Ma proseguendo con le riflessioni mi rendo conto, forse per la prima volta in modo pieno, che tutti i caratteri di Lowen sono manifestazioni del Falso Sé, in quanto sono compromessi per la sopravvivenza che il bambino ha strutturato, negando i propri bisogni ( di esistere, di avere bisogno, di essere sostenuto, di essere libero, di poter amare), in quanto l’ambiente non era stato in grado di soddisfarli adeguatamente.
Tornando al tema dell’intelletto, è opportuno sottolineare come per Winnicott esso sia intrinsecamente legato allo psiche-soma.
L’intelletto, per l’autore, aiuta il bambino a rendere prevedibile e organizzabile la realtà esterna, e gli permette di avere un senso di continuità della propria esistenza, ossia di mantenersi integro anche di fronte a cambiamenti, interni o esterni che siano.
La continuità (e quindi il senso di Sé, n.d.a.) viene naturalmente interrotta da “fasi di reazione alle pressioni” [8] che regolarmente si verificano, ma che permettono al Sé di memorizzare l’esperienza di una rottura, che ritornerà utile durante la nascita.
Successivamente, il mantenimento della continuità è affidato all’ambiente: se questo è in grado di adempiere la propria funzione contenitiva, la continuità verrà preservata, ma se ciò non si verifica, il bambino verrà esposto a stimoli eccessivi che gli faranno sperimentare l’ angoscia.
E’ soltanto in un secondo momento, infatti, che il bambino impara ad utilizzare la sua attività intellettuale per tollerare gli eventi imprevedibili.
Se l’ambiente non garantisce la continuità d’esistenza, il bambino può ricorrere, per difesa, ad un utilizzo eccessivo dell’attività mentale e l’intelletto, anziché diventare uno strumento per rendere gli eventi comprensibili, rimpiazza letteralmente l’ambiente.
Dal momento che l’ambiente, si presenta privo di costanza, il bambino compensa tale carenza incrementando precocemente le funzioni cognitive, rispetto al normale sviluppo dello psiche-soma.
L’effetto di tale processo è la genesi di una scissione: la mente affiora dallo psiche-soma e inizia a fare le veci dell’ambiente, sostenendo lo psiche-soma al suo posto.

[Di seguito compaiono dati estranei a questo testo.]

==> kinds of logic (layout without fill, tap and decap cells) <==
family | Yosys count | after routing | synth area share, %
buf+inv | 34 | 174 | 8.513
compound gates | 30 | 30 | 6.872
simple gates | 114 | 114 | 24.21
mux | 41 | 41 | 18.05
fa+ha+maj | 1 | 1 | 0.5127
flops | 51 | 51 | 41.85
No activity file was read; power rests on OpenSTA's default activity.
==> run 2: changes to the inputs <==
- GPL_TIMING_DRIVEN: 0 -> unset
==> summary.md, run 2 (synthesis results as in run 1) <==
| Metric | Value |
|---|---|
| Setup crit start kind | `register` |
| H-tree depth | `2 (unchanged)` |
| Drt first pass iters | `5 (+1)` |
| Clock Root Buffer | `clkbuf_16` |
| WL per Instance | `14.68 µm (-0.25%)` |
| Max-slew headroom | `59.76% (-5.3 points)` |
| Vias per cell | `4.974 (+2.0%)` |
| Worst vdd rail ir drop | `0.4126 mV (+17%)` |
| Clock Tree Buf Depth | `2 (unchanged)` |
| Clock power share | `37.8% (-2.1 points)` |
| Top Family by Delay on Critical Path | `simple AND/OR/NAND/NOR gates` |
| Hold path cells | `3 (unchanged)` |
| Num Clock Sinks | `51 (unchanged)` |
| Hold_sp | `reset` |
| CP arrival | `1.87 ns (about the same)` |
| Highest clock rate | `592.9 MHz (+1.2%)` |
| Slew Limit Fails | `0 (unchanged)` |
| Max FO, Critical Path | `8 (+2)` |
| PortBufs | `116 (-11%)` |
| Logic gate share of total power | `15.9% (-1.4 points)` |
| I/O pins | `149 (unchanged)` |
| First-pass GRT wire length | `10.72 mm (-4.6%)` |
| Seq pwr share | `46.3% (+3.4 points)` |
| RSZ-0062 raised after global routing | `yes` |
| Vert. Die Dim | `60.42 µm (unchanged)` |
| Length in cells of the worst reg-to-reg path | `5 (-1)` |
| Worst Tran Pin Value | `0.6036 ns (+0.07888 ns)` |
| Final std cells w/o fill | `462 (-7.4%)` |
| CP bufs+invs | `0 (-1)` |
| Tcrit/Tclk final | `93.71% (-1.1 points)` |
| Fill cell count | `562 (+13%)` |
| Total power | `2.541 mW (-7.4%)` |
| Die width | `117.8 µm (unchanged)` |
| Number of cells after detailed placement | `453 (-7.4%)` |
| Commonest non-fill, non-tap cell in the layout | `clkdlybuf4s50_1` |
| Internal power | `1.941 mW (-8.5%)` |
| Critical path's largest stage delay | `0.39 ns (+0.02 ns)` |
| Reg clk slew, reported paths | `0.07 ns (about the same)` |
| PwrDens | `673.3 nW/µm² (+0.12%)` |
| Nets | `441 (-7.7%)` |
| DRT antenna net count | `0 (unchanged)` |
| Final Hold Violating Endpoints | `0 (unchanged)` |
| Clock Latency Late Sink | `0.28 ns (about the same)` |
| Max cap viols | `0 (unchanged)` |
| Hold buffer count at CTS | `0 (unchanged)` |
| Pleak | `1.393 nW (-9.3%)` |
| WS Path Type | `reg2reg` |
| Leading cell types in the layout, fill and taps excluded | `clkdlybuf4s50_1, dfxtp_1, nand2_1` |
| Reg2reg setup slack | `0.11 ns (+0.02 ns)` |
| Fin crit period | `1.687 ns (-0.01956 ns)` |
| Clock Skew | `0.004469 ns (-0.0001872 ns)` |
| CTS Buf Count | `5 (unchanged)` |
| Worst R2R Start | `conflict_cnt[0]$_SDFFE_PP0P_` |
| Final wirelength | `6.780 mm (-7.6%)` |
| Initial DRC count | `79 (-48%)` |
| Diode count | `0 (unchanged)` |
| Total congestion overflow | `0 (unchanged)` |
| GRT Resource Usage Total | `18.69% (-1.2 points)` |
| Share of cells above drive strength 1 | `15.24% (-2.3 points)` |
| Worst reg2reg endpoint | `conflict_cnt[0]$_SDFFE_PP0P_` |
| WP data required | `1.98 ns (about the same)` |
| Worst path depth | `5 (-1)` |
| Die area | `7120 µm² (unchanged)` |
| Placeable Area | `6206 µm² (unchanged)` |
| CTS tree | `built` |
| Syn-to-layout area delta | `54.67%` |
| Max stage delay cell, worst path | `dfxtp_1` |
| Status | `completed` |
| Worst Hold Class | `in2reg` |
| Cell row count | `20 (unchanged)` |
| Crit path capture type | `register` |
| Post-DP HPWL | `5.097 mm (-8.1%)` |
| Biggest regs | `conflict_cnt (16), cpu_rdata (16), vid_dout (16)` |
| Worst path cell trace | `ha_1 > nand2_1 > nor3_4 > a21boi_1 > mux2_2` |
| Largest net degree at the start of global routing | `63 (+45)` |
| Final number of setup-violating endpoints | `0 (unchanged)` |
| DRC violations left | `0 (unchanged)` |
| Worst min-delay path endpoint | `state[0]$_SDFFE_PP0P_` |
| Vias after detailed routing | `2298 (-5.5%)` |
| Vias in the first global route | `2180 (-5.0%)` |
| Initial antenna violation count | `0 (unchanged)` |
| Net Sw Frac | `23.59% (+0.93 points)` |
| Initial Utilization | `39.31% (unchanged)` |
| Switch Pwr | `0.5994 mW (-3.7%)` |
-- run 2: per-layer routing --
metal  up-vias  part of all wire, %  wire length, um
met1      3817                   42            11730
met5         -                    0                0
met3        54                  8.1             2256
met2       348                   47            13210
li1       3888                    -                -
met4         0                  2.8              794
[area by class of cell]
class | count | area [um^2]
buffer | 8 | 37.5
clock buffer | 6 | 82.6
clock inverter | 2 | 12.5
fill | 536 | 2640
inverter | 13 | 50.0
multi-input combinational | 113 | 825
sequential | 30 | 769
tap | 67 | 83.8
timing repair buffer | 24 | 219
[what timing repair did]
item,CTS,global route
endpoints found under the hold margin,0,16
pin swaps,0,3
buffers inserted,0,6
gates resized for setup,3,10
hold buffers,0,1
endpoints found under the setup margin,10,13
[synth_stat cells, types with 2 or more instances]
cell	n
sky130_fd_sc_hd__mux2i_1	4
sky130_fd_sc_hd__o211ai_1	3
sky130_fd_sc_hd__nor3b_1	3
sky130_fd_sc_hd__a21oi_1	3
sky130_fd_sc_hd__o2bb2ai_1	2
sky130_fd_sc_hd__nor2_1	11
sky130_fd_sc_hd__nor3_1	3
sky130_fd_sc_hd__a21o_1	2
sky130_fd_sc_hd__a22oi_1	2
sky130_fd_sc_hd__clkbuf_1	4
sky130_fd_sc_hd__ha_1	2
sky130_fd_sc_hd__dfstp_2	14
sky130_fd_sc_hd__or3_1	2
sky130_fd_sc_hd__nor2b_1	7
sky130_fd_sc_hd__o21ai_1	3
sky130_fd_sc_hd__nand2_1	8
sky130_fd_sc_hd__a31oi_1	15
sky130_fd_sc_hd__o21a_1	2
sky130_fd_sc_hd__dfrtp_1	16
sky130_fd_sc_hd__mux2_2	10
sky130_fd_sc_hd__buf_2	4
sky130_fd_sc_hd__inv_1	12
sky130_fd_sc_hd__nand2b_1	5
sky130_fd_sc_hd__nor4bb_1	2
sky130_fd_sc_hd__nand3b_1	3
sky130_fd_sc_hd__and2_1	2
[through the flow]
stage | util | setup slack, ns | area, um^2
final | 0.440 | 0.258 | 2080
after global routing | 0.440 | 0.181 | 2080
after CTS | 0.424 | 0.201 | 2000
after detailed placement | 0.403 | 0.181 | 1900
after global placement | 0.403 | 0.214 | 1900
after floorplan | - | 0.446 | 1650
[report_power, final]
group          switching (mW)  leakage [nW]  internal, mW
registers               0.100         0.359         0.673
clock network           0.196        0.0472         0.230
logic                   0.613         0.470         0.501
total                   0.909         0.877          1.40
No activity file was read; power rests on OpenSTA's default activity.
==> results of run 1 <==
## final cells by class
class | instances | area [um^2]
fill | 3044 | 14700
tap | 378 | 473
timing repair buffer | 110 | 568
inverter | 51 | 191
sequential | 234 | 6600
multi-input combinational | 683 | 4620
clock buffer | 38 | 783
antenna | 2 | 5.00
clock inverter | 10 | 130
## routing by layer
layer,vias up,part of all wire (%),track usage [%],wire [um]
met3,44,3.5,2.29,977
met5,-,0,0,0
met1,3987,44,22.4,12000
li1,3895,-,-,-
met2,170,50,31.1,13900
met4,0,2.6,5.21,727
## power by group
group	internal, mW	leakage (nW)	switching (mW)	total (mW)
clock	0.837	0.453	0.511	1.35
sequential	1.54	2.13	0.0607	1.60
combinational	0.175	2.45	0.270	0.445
==> src/rtl/fetch_unit.sv <==
// Instruction fetch/issue sequencer: fetches one word per instruction, holds
// the decoded fields until the ALU stage accepts them, and resolves jumps and beq.
module fetch_unit #(
  parameter logic [31:0] RESET_PC = 32'h0000_0000,
  parameter logic [5:0]  BEQ_OP   = 6'h04,
  parameter logic [5:0]  J_OP     = 6'h02
) (
  input  logic        clk,
  input  logic        rst_n,
  output logic        imem_req,
  output logic [31:0] imem_addr,
  input  logic        imem_ack,
  input  logic [31:0] imem_rdata,
  output logic        issue_valid,
  input  logic        issue_ready,
  output logic [5:0]  opcode,
  output logic [5:0]  func_field,
  output logic [4:0]  rs,
  output logic [4:0]  rt,
  output logic [4:0]  rd,
  output logic [15:0] imm,
  output logic [31:0] pc_out,
  input  logic        br_valid,
  input  logic        br_taken
);

  typedef enum logic [1:0] {
    FETCH   = 2'd0,
    ISSUE   = 2'd1,
    RESOLVE = 2'd2
  } state_t;

  state_t      state;
  logic [31:0] pc;
  logic [31:0] ir;
  logic [31:0] jump_target;
  logic [31:0] br_offset;

  // pc already points past the jump/branch when these are consumed.
  assign jump_target = {pc[31:28], ir[25:0], 2'b00};
  assign br_offset   = {{14{ir[15]}}, ir[15:0], 2'b00};

  assign imem_addr  = pc;
  assign opcode     = ir[31:26];
  assign rs         = ir[25:21];
  assign rt         = ir[20:16];
  assign rd         = ir[15:11];
  assign imm        = ir[15:0];
  assign func_field = ir[5:0];

  // imem_req is registered, so the first FETCH cycle after reset only raises it;
  // an ack is honoured only while the request is actually visible.
  // NOTE: all state uses non-blocking assignments so every register samples
  // pre-edge values, independent of statement order.
  always_ff @(posedge clk or negedge rst_n) begin
    if (!rst_n) begin
      state       <= FETCH;
      pc          <= RESET_PC;
      ir          <= 32'h0;
      pc_out      <= 32'h0;
      imem_req    <= 1'b0;
      issue_valid <= 1'b0;
    end else begin
      case (state)
        FETCH: begin
          if (imem_req && imem_ack) begin
            ir          <= imem_rdata;
            pc_out      <= pc;
            pc          <= pc + 32'd4;
            imem_req    <= 1'b0;
            issue_valid <= 1'b1;
            state       <= ISSUE;
          end else begin
            imem_req <= 1'b1;
          end
        end
        ISSUE: begin
          if (issue_ready) begin
            issue_valid <= 1'b0;
            if (opcode == J_OP) begin
              pc       <= jump_target;
              imem_req <= 1'b1;
              state    <= FETCH;
            end else if (opcode == BEQ_OP) begin
              state <= RESOLVE;
            end else begin
              imem_req <= 1'b1;
              state    <= FETCH;
            end
          end
        end
        RESOLVE: begin
          if (br_valid) begin
            if (br_taken) pc <= pc + br_offset;
            imem_req <= 1'b1;
            state    <= FETCH;
          end
        end
        default: begin
          imem_req    <= 1'b0;
          issue_valid <= 1'b0;
          state       <= FETCH;
        end
      endcase
    end
  end

endmodule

Il risultato di questo processo è il sacrificio della propria individualità ed autenticità, permutata con un necessario iperadattamento, essenziale per sopravvivere.
L’effetto è quello di una profonda insicurezza e di una sensazione di irrealtà, che può realizzarsi anche attraverso una crisi di identità totale, poiché il soggetto si è plasmato a tal punto da non sapere più cosa, in lui, è autentico.
Il bambino ha sviluppato la capacità di provvedere a se stesso, e in alcuni casi, come osserva anche A. Miller [9], ci si trova perfino di fronte ad un’inversione dei ruoli, nella quale il bambino diviene responsabile della madre. E’ questo il caso di bambini molto maturi e profondamente capaci di cogliere le necessità dell’altro, ma spesso, come detto, confusi riguardo ai propri bisogni e reali desideri.
[1] Per una trattazione più approfondita del tema si veda “M. Davis e D. Wallbridge, op.cit. Pag. 68 e
D.W. Winnicott, “Sviluppo affettivo e ambiente”. Roma, ed. Armando, 1970. Pag. 180.
[6] A. Miller, “Il dramma del bambino dotato e la ricerca del vero sé. Riscrittura e continuazione” Torino, ed. Bollati, Boringhieri, 1996. pag. 17
[9] A. Miller “Il dramma del bambino dotato e la ricerca del vero sé. Riscrittura e continuazione” Torino, ed. Bollati, Boringhieri, pag. 17.